### Task requirements
Quote exactly and only this range of lines in the data below: the line that holds "[logic make-up (layout" to the line that holds "dfxtp_1 | 45 | 45", both included.

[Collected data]
○ ○ ○ ○ ○

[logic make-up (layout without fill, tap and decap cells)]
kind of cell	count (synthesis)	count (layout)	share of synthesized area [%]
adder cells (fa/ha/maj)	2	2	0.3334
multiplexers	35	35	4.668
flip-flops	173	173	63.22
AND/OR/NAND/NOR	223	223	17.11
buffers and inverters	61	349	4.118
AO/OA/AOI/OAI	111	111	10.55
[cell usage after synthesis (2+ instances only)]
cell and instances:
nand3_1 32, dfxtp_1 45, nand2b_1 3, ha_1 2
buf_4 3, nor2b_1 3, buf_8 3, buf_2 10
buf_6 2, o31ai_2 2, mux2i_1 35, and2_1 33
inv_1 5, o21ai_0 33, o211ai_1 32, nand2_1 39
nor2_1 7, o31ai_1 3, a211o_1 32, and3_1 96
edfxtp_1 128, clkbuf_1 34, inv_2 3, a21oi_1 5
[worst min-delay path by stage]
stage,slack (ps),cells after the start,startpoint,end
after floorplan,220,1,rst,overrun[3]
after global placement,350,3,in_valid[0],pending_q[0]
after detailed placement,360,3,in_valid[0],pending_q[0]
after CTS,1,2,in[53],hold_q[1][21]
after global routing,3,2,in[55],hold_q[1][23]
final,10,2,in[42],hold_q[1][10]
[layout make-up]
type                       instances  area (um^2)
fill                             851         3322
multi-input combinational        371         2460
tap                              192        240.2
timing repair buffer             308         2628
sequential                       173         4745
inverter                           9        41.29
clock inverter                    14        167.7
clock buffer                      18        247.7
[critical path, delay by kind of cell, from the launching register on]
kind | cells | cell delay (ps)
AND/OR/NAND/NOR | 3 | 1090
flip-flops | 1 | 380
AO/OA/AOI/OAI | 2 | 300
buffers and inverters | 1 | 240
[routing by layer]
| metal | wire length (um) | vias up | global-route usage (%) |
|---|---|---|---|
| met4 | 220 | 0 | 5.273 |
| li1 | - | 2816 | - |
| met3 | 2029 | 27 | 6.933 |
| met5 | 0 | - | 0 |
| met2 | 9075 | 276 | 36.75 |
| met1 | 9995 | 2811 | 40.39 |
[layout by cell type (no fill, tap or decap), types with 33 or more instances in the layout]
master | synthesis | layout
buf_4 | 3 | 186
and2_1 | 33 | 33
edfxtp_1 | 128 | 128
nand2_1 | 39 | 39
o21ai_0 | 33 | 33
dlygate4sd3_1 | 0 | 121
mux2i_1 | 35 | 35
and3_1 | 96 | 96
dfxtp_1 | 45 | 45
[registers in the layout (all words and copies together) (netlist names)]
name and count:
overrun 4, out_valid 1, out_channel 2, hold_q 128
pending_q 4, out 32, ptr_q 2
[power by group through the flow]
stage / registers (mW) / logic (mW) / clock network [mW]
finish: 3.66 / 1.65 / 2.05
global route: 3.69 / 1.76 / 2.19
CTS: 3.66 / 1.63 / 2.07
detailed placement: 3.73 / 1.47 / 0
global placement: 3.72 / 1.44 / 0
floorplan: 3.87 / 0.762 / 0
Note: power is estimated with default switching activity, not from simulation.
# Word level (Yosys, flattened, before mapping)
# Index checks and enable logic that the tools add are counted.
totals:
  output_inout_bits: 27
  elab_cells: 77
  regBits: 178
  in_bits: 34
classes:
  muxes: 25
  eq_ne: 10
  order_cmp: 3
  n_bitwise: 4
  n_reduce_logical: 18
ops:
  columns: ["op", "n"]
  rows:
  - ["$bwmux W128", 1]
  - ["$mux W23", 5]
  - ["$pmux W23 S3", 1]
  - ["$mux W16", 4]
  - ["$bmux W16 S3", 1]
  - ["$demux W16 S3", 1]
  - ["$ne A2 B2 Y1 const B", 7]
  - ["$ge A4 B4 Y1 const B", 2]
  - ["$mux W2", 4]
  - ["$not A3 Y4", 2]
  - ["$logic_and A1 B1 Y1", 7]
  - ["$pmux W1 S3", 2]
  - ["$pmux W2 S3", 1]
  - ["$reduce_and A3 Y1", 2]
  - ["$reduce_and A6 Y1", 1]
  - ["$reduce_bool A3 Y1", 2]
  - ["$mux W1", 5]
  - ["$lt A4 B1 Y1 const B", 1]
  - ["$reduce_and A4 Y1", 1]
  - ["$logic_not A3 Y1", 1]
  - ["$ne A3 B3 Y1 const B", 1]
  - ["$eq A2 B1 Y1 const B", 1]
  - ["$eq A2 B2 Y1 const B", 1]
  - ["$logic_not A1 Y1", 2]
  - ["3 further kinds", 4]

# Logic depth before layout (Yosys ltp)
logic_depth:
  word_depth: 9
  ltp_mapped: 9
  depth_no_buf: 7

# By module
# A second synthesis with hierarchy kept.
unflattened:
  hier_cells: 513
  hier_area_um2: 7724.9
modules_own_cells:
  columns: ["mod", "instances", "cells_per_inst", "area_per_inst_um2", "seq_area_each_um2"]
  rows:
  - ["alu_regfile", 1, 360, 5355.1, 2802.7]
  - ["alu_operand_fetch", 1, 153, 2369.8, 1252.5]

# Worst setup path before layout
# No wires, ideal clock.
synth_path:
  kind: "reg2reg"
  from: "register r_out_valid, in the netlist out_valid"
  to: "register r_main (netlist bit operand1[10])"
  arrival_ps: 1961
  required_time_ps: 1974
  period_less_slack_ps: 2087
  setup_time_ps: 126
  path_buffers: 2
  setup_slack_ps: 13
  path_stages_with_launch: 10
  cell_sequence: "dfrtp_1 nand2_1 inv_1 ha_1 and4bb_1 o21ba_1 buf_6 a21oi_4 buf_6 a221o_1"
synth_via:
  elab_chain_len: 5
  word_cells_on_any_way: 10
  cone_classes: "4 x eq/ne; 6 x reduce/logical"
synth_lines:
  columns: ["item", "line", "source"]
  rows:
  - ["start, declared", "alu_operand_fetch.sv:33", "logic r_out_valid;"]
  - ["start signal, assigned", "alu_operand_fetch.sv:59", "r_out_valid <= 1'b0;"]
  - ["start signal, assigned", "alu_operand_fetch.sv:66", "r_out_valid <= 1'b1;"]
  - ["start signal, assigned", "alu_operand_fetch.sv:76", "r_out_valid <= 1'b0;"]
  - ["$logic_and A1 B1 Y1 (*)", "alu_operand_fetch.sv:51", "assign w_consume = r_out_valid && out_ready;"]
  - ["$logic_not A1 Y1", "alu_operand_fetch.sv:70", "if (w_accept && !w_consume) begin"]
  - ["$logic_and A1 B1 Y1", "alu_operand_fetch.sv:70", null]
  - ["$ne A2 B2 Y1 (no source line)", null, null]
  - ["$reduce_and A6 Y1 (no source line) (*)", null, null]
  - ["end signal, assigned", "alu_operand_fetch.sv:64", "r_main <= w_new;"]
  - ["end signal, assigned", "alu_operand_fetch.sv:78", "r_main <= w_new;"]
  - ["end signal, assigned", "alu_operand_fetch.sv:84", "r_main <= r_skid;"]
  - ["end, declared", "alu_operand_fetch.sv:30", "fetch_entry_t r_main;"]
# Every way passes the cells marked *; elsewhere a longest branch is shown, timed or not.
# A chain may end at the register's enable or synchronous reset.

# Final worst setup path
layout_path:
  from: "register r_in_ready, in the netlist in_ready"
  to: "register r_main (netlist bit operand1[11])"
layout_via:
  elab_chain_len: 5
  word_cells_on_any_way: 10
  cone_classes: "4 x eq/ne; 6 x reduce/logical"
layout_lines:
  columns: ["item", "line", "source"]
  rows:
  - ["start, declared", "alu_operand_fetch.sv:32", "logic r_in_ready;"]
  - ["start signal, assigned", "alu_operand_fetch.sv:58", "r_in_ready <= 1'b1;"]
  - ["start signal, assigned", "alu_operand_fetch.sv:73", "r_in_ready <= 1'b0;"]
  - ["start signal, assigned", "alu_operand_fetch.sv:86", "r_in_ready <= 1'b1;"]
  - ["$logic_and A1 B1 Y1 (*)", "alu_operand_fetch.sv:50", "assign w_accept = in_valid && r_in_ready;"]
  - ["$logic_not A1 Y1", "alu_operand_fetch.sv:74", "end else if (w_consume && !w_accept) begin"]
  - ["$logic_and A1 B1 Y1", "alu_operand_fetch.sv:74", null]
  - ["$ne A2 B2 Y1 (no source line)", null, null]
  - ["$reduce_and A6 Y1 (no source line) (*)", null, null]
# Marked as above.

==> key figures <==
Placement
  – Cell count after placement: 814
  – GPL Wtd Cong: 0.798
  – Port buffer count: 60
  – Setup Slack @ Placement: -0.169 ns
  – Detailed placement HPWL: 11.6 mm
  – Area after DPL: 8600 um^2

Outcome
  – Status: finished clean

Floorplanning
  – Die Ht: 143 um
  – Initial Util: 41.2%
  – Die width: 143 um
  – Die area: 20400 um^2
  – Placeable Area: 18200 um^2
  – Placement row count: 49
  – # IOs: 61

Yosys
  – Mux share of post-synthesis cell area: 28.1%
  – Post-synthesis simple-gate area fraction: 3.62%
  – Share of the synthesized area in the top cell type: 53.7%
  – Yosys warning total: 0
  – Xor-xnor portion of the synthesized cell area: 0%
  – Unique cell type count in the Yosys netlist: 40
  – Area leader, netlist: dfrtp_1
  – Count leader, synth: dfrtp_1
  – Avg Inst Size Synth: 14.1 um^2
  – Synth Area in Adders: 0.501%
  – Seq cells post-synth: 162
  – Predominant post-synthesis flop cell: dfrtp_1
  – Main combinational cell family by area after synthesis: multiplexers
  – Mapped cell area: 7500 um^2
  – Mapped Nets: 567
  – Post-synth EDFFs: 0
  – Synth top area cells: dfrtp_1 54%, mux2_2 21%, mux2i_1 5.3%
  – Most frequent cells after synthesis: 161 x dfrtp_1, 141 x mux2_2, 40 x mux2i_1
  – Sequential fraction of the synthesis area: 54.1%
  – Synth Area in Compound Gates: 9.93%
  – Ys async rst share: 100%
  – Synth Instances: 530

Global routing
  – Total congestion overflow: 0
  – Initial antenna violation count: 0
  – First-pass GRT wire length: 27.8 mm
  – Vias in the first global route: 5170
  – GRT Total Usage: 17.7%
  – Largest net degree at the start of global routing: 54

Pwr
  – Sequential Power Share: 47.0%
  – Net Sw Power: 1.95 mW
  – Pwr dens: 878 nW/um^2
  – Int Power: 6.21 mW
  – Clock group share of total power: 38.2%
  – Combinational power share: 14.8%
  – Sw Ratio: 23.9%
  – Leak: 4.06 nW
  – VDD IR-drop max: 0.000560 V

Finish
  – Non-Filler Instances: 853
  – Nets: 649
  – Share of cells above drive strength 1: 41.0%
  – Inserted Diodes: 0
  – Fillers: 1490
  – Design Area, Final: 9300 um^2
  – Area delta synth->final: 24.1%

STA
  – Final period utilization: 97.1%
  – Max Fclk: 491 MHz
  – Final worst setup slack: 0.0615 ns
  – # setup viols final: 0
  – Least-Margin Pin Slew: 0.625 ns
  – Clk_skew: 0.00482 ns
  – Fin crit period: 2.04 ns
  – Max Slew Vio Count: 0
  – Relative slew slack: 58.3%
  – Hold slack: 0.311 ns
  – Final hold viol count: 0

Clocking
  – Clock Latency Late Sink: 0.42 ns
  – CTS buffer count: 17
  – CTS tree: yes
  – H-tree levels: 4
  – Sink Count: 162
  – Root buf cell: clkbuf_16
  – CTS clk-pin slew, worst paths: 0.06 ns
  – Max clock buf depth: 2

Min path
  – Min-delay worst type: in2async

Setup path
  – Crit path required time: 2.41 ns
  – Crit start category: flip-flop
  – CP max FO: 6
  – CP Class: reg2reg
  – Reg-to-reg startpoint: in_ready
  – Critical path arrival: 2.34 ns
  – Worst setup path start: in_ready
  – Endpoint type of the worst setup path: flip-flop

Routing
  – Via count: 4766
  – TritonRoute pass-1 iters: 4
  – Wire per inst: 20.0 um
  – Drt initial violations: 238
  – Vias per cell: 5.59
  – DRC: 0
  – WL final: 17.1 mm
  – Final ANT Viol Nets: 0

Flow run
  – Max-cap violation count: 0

○ ○ ○ ○ ○

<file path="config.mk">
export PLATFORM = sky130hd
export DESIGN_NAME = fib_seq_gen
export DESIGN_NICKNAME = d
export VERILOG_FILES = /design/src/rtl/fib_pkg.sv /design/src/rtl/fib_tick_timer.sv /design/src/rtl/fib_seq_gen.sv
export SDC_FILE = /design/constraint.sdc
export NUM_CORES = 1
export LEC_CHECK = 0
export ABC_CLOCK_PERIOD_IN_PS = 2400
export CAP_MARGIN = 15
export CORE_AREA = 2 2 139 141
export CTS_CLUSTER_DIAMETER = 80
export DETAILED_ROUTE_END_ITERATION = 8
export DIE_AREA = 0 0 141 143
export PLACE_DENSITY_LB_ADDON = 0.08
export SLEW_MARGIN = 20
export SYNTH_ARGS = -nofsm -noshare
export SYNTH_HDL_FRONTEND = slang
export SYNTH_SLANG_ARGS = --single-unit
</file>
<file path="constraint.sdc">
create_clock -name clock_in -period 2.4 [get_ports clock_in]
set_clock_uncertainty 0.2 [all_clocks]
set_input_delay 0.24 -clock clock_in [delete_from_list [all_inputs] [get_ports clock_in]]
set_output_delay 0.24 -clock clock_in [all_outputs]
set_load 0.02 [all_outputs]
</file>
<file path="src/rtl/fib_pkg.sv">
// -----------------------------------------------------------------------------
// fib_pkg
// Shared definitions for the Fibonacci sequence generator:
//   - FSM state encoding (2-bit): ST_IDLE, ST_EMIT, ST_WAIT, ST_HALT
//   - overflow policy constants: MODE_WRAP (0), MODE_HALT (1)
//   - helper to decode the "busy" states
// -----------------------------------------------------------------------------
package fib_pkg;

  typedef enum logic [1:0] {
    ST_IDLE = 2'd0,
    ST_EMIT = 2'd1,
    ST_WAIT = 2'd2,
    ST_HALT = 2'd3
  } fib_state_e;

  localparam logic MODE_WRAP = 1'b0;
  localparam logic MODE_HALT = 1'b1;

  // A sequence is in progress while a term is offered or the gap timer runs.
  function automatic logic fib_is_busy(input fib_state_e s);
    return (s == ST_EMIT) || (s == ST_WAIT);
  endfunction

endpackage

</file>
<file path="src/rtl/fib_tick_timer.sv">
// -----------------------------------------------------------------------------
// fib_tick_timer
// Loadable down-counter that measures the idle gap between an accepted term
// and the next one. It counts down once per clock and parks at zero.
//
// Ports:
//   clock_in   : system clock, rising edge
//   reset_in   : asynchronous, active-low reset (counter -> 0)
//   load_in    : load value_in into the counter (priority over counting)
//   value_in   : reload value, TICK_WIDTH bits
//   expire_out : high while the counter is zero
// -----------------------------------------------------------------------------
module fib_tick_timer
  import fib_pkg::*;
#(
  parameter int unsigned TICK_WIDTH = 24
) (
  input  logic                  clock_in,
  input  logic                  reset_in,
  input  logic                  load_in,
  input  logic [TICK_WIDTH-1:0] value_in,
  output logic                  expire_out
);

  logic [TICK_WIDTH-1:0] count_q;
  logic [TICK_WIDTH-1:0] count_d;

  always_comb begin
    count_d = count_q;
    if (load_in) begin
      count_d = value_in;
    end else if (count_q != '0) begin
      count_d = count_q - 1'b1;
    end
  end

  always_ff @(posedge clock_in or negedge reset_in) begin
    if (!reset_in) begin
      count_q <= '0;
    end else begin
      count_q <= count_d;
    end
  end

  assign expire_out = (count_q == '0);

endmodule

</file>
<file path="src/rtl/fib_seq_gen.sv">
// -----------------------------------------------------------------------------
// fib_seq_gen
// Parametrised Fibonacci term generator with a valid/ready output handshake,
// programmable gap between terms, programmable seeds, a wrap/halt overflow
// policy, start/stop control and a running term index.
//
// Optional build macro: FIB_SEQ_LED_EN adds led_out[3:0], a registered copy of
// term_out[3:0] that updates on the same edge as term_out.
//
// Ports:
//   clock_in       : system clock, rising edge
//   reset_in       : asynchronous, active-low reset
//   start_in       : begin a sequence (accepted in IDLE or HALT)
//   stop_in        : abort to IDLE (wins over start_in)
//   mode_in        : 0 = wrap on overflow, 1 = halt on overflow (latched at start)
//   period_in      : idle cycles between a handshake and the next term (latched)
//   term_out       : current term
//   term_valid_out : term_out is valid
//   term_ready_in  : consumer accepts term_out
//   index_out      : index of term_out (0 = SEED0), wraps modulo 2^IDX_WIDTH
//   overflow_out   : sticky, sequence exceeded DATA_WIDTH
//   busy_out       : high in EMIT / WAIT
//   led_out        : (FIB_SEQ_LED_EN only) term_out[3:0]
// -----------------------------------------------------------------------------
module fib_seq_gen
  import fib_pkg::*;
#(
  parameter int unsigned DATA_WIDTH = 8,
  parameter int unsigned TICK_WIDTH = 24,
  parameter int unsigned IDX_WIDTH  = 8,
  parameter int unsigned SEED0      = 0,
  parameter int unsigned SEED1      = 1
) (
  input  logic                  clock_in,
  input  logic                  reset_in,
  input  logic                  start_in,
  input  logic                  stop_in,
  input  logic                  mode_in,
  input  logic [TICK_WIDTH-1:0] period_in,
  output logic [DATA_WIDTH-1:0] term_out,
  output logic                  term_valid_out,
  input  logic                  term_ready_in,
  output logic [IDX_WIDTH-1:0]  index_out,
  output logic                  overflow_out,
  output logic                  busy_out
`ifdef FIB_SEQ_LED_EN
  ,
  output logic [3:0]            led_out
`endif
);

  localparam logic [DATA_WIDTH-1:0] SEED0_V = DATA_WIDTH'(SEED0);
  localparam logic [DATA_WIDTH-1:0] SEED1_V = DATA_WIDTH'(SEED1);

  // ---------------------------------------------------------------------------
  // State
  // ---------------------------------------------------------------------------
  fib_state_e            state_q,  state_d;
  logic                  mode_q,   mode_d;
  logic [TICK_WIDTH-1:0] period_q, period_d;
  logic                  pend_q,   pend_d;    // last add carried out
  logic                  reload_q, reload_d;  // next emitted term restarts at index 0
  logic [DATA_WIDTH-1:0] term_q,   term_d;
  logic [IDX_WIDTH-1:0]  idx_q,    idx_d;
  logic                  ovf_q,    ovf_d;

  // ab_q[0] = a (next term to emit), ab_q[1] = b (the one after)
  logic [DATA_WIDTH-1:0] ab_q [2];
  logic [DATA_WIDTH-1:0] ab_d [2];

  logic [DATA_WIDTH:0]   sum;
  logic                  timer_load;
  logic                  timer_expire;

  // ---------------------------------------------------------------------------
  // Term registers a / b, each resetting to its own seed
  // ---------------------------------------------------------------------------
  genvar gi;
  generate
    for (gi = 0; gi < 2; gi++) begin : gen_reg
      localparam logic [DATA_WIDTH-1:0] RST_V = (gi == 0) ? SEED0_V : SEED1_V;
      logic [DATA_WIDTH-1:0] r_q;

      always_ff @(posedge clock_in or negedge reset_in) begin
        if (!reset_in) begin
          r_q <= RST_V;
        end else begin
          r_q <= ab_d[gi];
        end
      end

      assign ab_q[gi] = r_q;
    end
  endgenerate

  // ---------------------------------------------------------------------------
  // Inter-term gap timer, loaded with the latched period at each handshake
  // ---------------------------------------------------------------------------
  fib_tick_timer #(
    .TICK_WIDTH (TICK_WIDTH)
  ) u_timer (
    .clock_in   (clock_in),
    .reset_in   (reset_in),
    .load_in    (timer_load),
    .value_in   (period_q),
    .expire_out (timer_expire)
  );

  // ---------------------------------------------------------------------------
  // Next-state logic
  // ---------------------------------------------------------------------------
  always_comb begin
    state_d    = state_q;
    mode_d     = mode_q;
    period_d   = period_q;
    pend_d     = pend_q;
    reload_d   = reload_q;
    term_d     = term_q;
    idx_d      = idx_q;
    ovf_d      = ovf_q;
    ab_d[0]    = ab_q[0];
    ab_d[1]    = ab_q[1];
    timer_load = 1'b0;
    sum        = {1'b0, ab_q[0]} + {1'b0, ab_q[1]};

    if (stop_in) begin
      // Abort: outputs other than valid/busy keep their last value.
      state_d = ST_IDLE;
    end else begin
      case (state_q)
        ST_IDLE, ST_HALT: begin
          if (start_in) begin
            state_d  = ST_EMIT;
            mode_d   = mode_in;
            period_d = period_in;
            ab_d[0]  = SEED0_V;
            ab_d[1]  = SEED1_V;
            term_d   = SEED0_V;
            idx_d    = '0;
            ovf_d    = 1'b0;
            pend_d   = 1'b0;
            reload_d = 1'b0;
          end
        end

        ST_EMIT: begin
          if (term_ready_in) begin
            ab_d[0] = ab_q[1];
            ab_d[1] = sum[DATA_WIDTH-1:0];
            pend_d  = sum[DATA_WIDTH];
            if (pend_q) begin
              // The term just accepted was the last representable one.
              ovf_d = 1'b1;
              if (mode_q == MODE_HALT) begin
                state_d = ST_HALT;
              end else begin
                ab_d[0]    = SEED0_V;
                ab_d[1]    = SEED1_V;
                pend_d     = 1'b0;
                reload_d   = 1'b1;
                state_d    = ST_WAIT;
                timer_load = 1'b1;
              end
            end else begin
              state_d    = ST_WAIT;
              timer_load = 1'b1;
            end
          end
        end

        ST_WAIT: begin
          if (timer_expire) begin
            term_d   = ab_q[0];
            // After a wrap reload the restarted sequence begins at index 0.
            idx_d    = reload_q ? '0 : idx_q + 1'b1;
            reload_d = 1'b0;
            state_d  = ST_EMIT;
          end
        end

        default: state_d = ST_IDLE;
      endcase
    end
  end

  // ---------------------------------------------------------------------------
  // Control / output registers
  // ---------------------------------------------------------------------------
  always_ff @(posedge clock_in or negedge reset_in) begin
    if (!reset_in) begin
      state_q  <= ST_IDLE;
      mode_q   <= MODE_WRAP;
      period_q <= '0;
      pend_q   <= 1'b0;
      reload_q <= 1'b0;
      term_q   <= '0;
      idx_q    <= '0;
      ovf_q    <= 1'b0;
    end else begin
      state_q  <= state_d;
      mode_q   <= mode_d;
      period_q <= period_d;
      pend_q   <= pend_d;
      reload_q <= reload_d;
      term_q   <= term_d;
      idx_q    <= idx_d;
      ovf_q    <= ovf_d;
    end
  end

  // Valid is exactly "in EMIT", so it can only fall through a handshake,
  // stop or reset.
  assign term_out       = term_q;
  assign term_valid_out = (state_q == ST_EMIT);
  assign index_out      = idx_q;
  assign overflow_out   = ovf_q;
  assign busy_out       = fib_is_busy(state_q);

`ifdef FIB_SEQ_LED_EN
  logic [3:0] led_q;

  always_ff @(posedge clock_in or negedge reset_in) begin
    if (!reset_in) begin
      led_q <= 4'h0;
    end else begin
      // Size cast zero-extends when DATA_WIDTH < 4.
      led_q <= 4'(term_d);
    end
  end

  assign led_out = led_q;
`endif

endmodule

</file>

○ ○ ○ ○ ○

### Answer to the exercise
[logic make-up (layout without fill, tap and decap cells)]
kind of cell	count (synthesis)	count (layout)	share of synthesized area [%]
adder cells (fa/ha/maj)	2	2	0.3334
multiplexers	35	35	4.668
flip-flops	173	173	63.22
AND/OR/NAND/NOR	223	223	17.11
buffers and inverters	61	349	4.118
AO/OA/AOI/OAI	111	111	10.55
[cell usage after synthesis (2+ instances only)]
cell and instances:
nand3_1 32, dfxtp_1 45, nand2b_1 3, ha_1 2
buf_4 3, nor2b_1 3, buf_8 3, buf_2 10
buf_6 2, o31ai_2 2, mux2i_1 35, and2_1 33
inv_1 5, o21ai_0 33, o211ai_1 32, nand2_1 39
nor2_1 7, o31ai_1 3, a211o_1 32, and3_1 96
edfxtp_1 128, clkbuf_1 34, inv_2 3, a21oi_1 5
[worst min-delay path by stage]
stage,slack (ps),cells after the start,startpoint,end
after floorplan,220,1,rst,overrun[3]
after global placement,350,3,in_valid[0],pending_q[0]
after detailed placement,360,3,in_valid[0],pending_q[0]
after CTS,1,2,in[53],hold_q[1][21]
after global routing,3,2,in[55],hold_q[1][23]
final,10,2,in[42],hold_q[1][10]
[layout make-up]
type                       instances  area (um^2)
fill                             851         3322
multi-input combinational        371         2460
tap                              192        240.2
timing repair buffer             308         2628
sequential                       173         4745
inverter                           9        41.29
clock inverter                    14        167.7
clock buffer                      18        247.7
[critical path, delay by kind of cell, from the launching register on]
kind | cells | cell delay (ps)
AND/OR/NAND/NOR | 3 | 1090
flip-flops | 1 | 380
AO/OA/AOI/OAI | 2 | 300
buffers and inverters | 1 | 240
[routing by layer]
| metal | wire length (um) | vias up | global-route usage (%) |
|---|---|---|---|
| met4 | 220 | 0 | 5.273 |
| li1 | - | 2816 | - |
| met3 | 2029 | 27 | 6.933 |
| met5 | 0 | - | 0 |
| met2 | 9075 | 276 | 36.75 |
| met1 | 9995 | 2811 | 40.39 |
[layout by cell type (no fill, tap or decap), types with 33 or more instances in the layout]
master | synthesis | layout
buf_4 | 3 | 186
and2_1 | 33 | 33
edfxtp_1 | 128 | 128
nand2_1 | 39 | 39
o21ai_0 | 33 | 33
dlygate4sd3_1 | 0 | 121
mux2i_1 | 35 | 35
and3_1 | 96 | 96
dfxtp_1 | 45 | 45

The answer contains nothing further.